Working data —
This is an optimization exercise on Yosys and OpenROAD, whose aim is a short achievable clock period, few clock cycles and low power, not a production implementation.
In this exercise RTL edits were held to simulation tests only and were not proved equivalent to the original.
Power figures rest on the tool's default switching activity, not on a simulated workload.

==> flow/design.v (excerpt) <==
module procsi_core (
    input  wire        clk,
    input  wire        rst,         
    output reg         mem_req,
    output reg         mem_we,
    output reg  [7:0]  mem_addr,
    output reg  [15:0] mem_wdata,
    input  wire [15:0] mem_rdata,
    output wire        halted,
    output wire        faulted,
    input  wire [3:0]  dbg_sel,
    output reg  [15:0] dbg_data
);
    localparam [1:0] RUN_READY   = 2'd0;
    localparam [1:0] RUN_HALTED  = 2'd1;
    localparam [1:0] RUN_FAULTED = 2'd2;
    localparam [2:0] F_INVALID_OPCODE = 3'd1;
    localparam [2:0] F_INVALID_MODE   = 3'd2;
    localparam [2:0] F_ILLEGAL_MODE   = 3'd3;
    localparam [2:0] F_MEM_RANGE      = 3'd4;
    localparam [2:0] F_STACK_OVER     = 3'd6;
    localparam [2:0] F_STACK_UNDER    = 3'd7;
    localparam [5:0] OP_LOAD  = 6'd0,  OP_STORE = 6'd1,  OP_ADD  = 6'd2,
                     OP_SUB   = 6'd3,  OP_AND   = 6'd4,  OP_OR   = 6'd5,
                     OP_SHL   = 6'd6,  OP_SHR   = 6'd7,  OP_JMP  = 6'd8,
                     OP_JEQ   = 6'd9,  OP_CALL  = 6'd10, OP_RET  = 6'd11,
                     OP_PUSH  = 6'd12, OP_POP   = 6'd13, OP_MOV  = 6'd14,
                     OP_HALT  = 6'd15;
    localparam [3:0] S_FETCH = 4'd0,    
                     S_LOAD  = 4'd1,    
                     S_E     = 4'd2,    
                     S_W2    = 4'd3,    
                     S_RWV   = 4'd4,    
                     S_RWD   = 4'd5,    
                     S_RWP   = 4'd6,    
                     S_VAL   = 4'd7,    
                     S_DVAL  = 4'd8,    
                     S_POPV  = 4'd9,    
                     S_MX    = 4'd10,   
                     S_WR    = 4'd11,   
                     S_CALL  = 4'd12,   
                     S_RET   = 4'd13,   
                     S_STOP  = 4'd14;
    reg [15:0] x [0:7];
    reg [15:0] pc, sr;
    reg [7:0]  sp;
    reg [1:0]  run;
    reg        halt_reason;
    reg [2:0]  fault_code;
    reg [14:0] so;            
    integer    si;
    reg [15:0] ir;
    reg [15:0] sv;
    reg [7:0]  da;
    reg [2:0]  cnt;
    reg        xp;            
    assign halted  = (run == RUN_HALTED);
    assign faulted = (run == RUN_FAULTED);
    function legal(input [5:0] op, input [2:0] m);
        reg [7:0] lm;
        begin
            case (op)
                OP_LOAD:  lm = 8'h0E;
                OP_STORE: lm = 8'hF0;
  ...
clock: 10.0 ns
lec_check: 0
cap_margin: 25
core_margin: 2
core_utilization: 50
cts_buf_list: sky130_fd_sc_hd__clkbuf_16
cts_cluster_diameter: 90
cts_cluster_size: 24
place_density: 0.7
setup_slack_margin: 4.5
slew_margin: 25
run.sh (not shown) runs the stock make flow with config.mk's settings and CLKGATE_MAP_FILE= SYNTH_SCRIPT=/design/flow/synth_recipe.tcl, a recipe that flattens the netlist after the stock synthesis.
The baseline ran to the end with no violations.
Testbench counts at the start, summed over its fixed seeds: cycles 162,220.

Work to be completed — Transcribe, exactly as written, all lines of the entries above from the first to the one containing "In this exercise", and no more.

Answer area —
This is an optimization exercise on Yosys and OpenROAD, whose aim is a short achievable clock period, few clock cycles and low power, not a production implementation.
In this exercise RTL edits were held to simulation tests only and were not proved equivalent to the original.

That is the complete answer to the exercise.